PaddleOCR-VL-1.5.mp4

Introduction

PaddleOCR-VL-1.5 is a unified Vision-Language OCR model that supports multiple document understanding tasks through a single model architecture. Built upon powerful vision-language foundations, it can handle diverse OCR scenarios including text recognition, table extraction, formula recognition, chart understanding, seal recognition, and text spotting with bounding boxes.
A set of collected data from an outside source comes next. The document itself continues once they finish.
<file path="config.mk">
export PLATFORM = sky130hd
export DESIGN_NAME = rv_port_arbiter
export DESIGN_NICKNAME = d
export VERILOG_FILES = /design/src/rtl/rv_port_arbiter.sv
export SDC_FILE = /design/constraint.sdc
export NUM_CORES = 1
export LEC_CHECK = 0
export ABC_AREA = 1
export CAP_MARGIN = 30
export CORE_MARGIN = 5
export CORE_UTILIZATION = 40
export CTS_CLUSTER_DIAMETER = 60
export DETAILED_ROUTE_END_ITERATION = 8
export PLACE_DENSITY = 0.84
export SYNTH_ARGS = -nofsm -noshare
export SYNTH_HDL_FRONTEND = slang
export SYNTH_SLANG_ARGS = --single-unit
</file>
<file path="constraint.sdc">
create_clock -name S00_AXI_aclk -period 2.3 [get_ports S00_AXI_aclk]
set_input_delay 0.46 -clock S00_AXI_aclk [delete_from_list [all_inputs] [get_ports S00_AXI_aclk]]
set_output_delay 0.46 -clock S00_AXI_aclk [all_outputs]
set_load 0.02 [all_outputs]
</file>
## src/rtl/led_blink_code_mc.sv

```systemverilog
// Multi-class health-LED blink-code sequencer: picks one active fault class and
// emits an OFF gap followed by N active-low pulses, N from a per-class blink map.
module led_blink_code_mc #(
  parameter int unsigned NUM_CLASSES = 11,
  parameter int unsigned CLASS_SIZE  = 8,
  parameter int unsigned BLINK_W     = 4,
  // Entry i = i+1 for the default 11-class, 4-bit map; override when resizing.
  parameter logic [NUM_CLASSES*BLINK_W-1:0] BLINK_MAP = 44'hBA9_8765_4321,
  parameter int unsigned CLK_DIV     = 12_500_000,
  parameter int unsigned OFF_TICKS   = 4,
  parameter int unsigned MODE        = 0,
  parameter int unsigned STICKY      = 0,
  localparam int unsigned CW = (NUM_CLASSES > 1) ? $clog2(NUM_CLASSES) : 1
) (
  input  logic                              sys_clk_i,
  input  logic                              reset_i,
  input  logic [NUM_CLASSES*CLASS_SIZE-1:0] class_in_i,
  input  logic                              clear_faults_i,
  output logic                              health_led_o,
  output logic [CW-1:0]                     active_class_o,
  output logic                              seq_busy_o,
  output logic                              seq_done_o,
  output logic                              fault_present_o
);

  localparam int unsigned DW = $clog2(CLK_DIV);
  localparam int unsigned TW = $clog2(OFF_TICKS + 1);

  typedef enum logic [2:0] {StIdle, StSelect, StOff, StBlinkOn, StBlinkOff} state_e;

  state_e                 state_q, state_d;
  logic [NUM_CLASSES-1:0] ev_vec, eligible, fault_q, fault_d;
  logic [DW-1:0]          div_q, div_d;
  logic                   tick;
  logic [TW-1:0]          tick_cnt_q, tick_cnt_d;
  logic [BLINK_W-1:0]     blink_cnt_q, blink_cnt_d, target_q, target_d, pick_map;
  logic [CW-1:0]          active_q, active_d, last_q, last_d, pick, rr_lo, rr_hi;
  logic                   rr_hit;
  logic                   led_q, done_q, done_d;

  always_comb begin
    ev_vec   = '0;
    eligible = '0;
    for (int i = 0; i < int'(NUM_CLASSES); i++) begin
      ev_vec[i]   = |class_in_i[i*CLASS_SIZE +: CLASS_SIZE];
      eligible[i] = fault_q[i] & (BLINK_MAP[i*BLINK_W +: BLINK_W] != '0);
    end
  end

  // In sticky mode a new event in the clear cycle survives the clear.
  always_comb begin
    if (STICKY == 0 || clear_faults_i) begin
      fault_d = ev_vec;
    end else begin
      fault_d = fault_q | ev_vec;
    end
  end

  assign tick  = (div_q == DW'(CLK_DIV - 1));
  assign div_d = tick ? '0 : div_q + DW'(1);

  always_comb begin
    rr_lo  = '0;
    rr_hi  = '0;
    rr_hit = 1'b0;
    for (int i = int'(NUM_CLASSES) - 1; i >= 0; i--) begin
      if (eligible[i]) begin
        rr_lo = CW'(i);
        if (i > int'(last_q)) begin
          rr_hi  = CW'(i);
          rr_hit = 1'b1;
        end
      end
    end
  end

  always_comb begin
    pick = '0;
    if (MODE == 0) begin
      for (int i = 0; i < int'(NUM_CLASSES); i++) begin
        if (eligible[i]) pick = CW'(i);
      end
    end else begin
      pick = rr_hit ? rr_hi : rr_lo;
    end
    pick_map = BLINK_MAP[int'(pick)*BLINK_W +: BLINK_W];
  end

  always_comb begin
    state_d     = state_q;
    tick_cnt_d  = tick_cnt_q;
    blink_cnt_d = blink_cnt_q;
    target_d    = target_q;
    active_d    = active_q;
    last_d      = last_q;
    done_d      = 1'b0;
    case (state_q)
      StIdle: begin
        if (|eligible) state_d = StSelect;
      end
      StSelect: begin
        if (|eligible) begin
          active_d    = pick;
          last_d      = pick;
          target_d    = pick_map;
          tick_cnt_d  = '0;
          blink_cnt_d = '0;
          state_d     = StOff;
        end else begin
          state_d = StIdle;
        end
      end
      StOff: begin
        if (tick) begin
          if (tick_cnt_q == TW'(OFF_TICKS - 1)) begin
            state_d = StBlinkOn;
          end else begin
            tick_cnt_d = tick_cnt_q + TW'(1);
          end
        end
      end
      StBlinkOn: begin
        if (tick) state_d = StBlinkOff;
      end
      StBlinkOff: begin
        if (tick) begin
          blink_cnt_d = blink_cnt_q + BLINK_W'(1);
          if (blink_cnt_d == target_q) begin
            done_d  = 1'b1;
            state_d = StIdle;
          end else begin
            state_d = StBlinkOn;
          end
        end
      end
      default: state_d = StIdle;
    endcase
  end

  always_ff @(posedge sys_clk_i or posedge reset_i) begin
    if (reset_i) begin
      state_q     <= StIdle;
      fault_q     <= '0;
      div_q       <= '0;
      tick_cnt_q  <= '0;
      blink_cnt_q <= '0;
      target_q    <= '0;
      active_q    <= '0;
      last_q      <= CW'(NUM_CLASSES - 1);
      led_q       <= 1'b1;
      done_q      <= 1'b0;
    end else begin
      state_q     <= state_d;
      fault_q     <= fault_d;
      div_q       <= div_d;
      tick_cnt_q  <= tick_cnt_d;
      blink_cnt_q <= blink_cnt_d;
      target_q    <= target_d;
      active_q    <= active_d;
      last_q      <= last_d;
      // Registered so the LED tracks the BLINK_ON state with no input-to-pin path.
      led_q       <= (state_d != StBlinkOn);
      done_q      <= done_d;
    end
  end

  assign health_led_o    = led_q;
  assign active_class_o  = active_q;
  assign seq_busy_o      = (state_q != StIdle);
  assign seq_done_o      = done_q;
  assign fault_present_o = |fault_q;

endmodule
```
`config.mk`:
```
export PLATFORM = sky130hd
export DESIGN_NAME = uart_tx_arbiter_flat
export DESIGN_NICKNAME = d
export VERILOG_FILES = /design/src/rtl/uart_tx_arbiter_if.sv /design/src/rtl/uart_tx_arbiter.sv /design/src/flat_wrapper.sv
export SDC_FILE = /design/constraint.sdc
export NUM_CORES = 1
export LEC_CHECK = 0
export ABC_CLOCK_PERIOD_IN_PS = 2100
export CORE_ASPECT_RATIO = 1.4
export CORE_MARGIN = 4
export CORE_UTILIZATION = 39
export CTS_BUF_LIST = sky130_fd_sc_hd__clkbuf_8
export DETAILED_ROUTE_END_ITERATION = 16
export PLACE_DENSITY = 0.79
export SLEW_MARGIN = 20
export SYNTH_ARGS = -nofsm -noshare
export SYNTH_HDL_FRONTEND = slang
export SYNTH_SLANG_ARGS = --single-unit
```
`constraint.sdc`:
```
create_clock -name clock -period 2.1 [get_ports clock]
set_clock_uncertainty 0.1 [all_clocks]
set_input_delay 0.21 -clock clock [delete_from_list [all_inputs] [get_ports clock]]
set_output_delay 0.21 -clock clock [all_outputs]
set_load 0.05 [all_outputs]
```
--- config.mk ---
export PLATFORM = sky130hd
export DESIGN_NAME = valu_seq
export DESIGN_NICKNAME = d
export VERILOG_FILES = /design/src/rtl/valu_seq.sv
export SDC_FILE = /design/constraint.sdc
export NUM_CORES = 1
export LEC_CHECK = 0
export CAP_MARGIN = 10
export CORE_MARGIN = 10
export CORE_UTILIZATION = 47
export CTS_BUF_LIST = sky130_fd_sc_hd__clkbuf_16
export DETAILED_ROUTE_END_ITERATION = 10
export HOLD_SLACK_MARGIN = 0.1
export PLACE_DENSITY = 0.66
export REMOVE_ABC_BUFFERS = 1
export SYNTH_ARGS = -nofsm -noshare
export SYNTH_HDL_FRONTEND = slang
export SYNTH_SLANG_ARGS = --single-unit
--- constraint.sdc ---
create_clock -name clk -period 24.6 [get_ports clk]
set_input_delay 2.46 -clock clk [delete_from_list [all_inputs] [get_ports clk]]
set_output_delay 2.46 -clock clk [all_outputs]
set_load 0.02 [all_outputs]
Here, we will show you how to use PaddleOCR-VL-1.5 on X-AnyLabeling to perform various OCR and document understanding tasks.

Let's get started!

Supported Tasks

PaddleOCR-VL-1.5 supports six distinct tasks:

Task Description Output
OCR Optical Character Recognition for text extraction Text content
Table Recognition Extract table structure and content HTML/Markdown table
Formula Recognition Recognize mathematical formulas LaTeX format
Chart Recognition Extract information from charts and graphs Structured data
Text Spotting Detect and recognize text with bounding boxes Polygon shapes with text
Seal Recognition Recognize seal stamps and chop marks Text content

PP-DocLayoutV3 Label Routing

When the PPOCR panel uses PP-DocLayoutV3 for layout detection and then sends each cropped block to PaddleOCR-VL-1.5, labels are routed as follows:

Routed Task PP-DocLayoutV3 Labels
OCR doc_title, paragraph_title, header, footer, content, reference, reference_content, text, vertical_text, aside_text, abstract, footnote, vision_footnote, figure_title, number
Table Recognition table
Formula Recognition inline_formula, display_formula, formula_number, algorithm
Chart Recognition chart
Seal Recognition seal
Image Only (no text task) image, header_image, footer_image

Note

PP-DocLayoutV3 officially provides 25 labels. X-AnyLabeling also routes an additional compatibility label formula to Formula Recognition when it appears in layout output.

Installation

You'll need to get X-AnyLabeling-Server up and running first. Check out the installation guide for the details. Make sure you're running at least v0.0.7 of the server and v3.3.9 of the X-AnyLabeling client, otherwise you might run into compatibility issues.

Important

PaddleOCR-VL-1.5 requires transformers>=5.0.0. Install it with:

python -m pip install "transformers>=5.0.0"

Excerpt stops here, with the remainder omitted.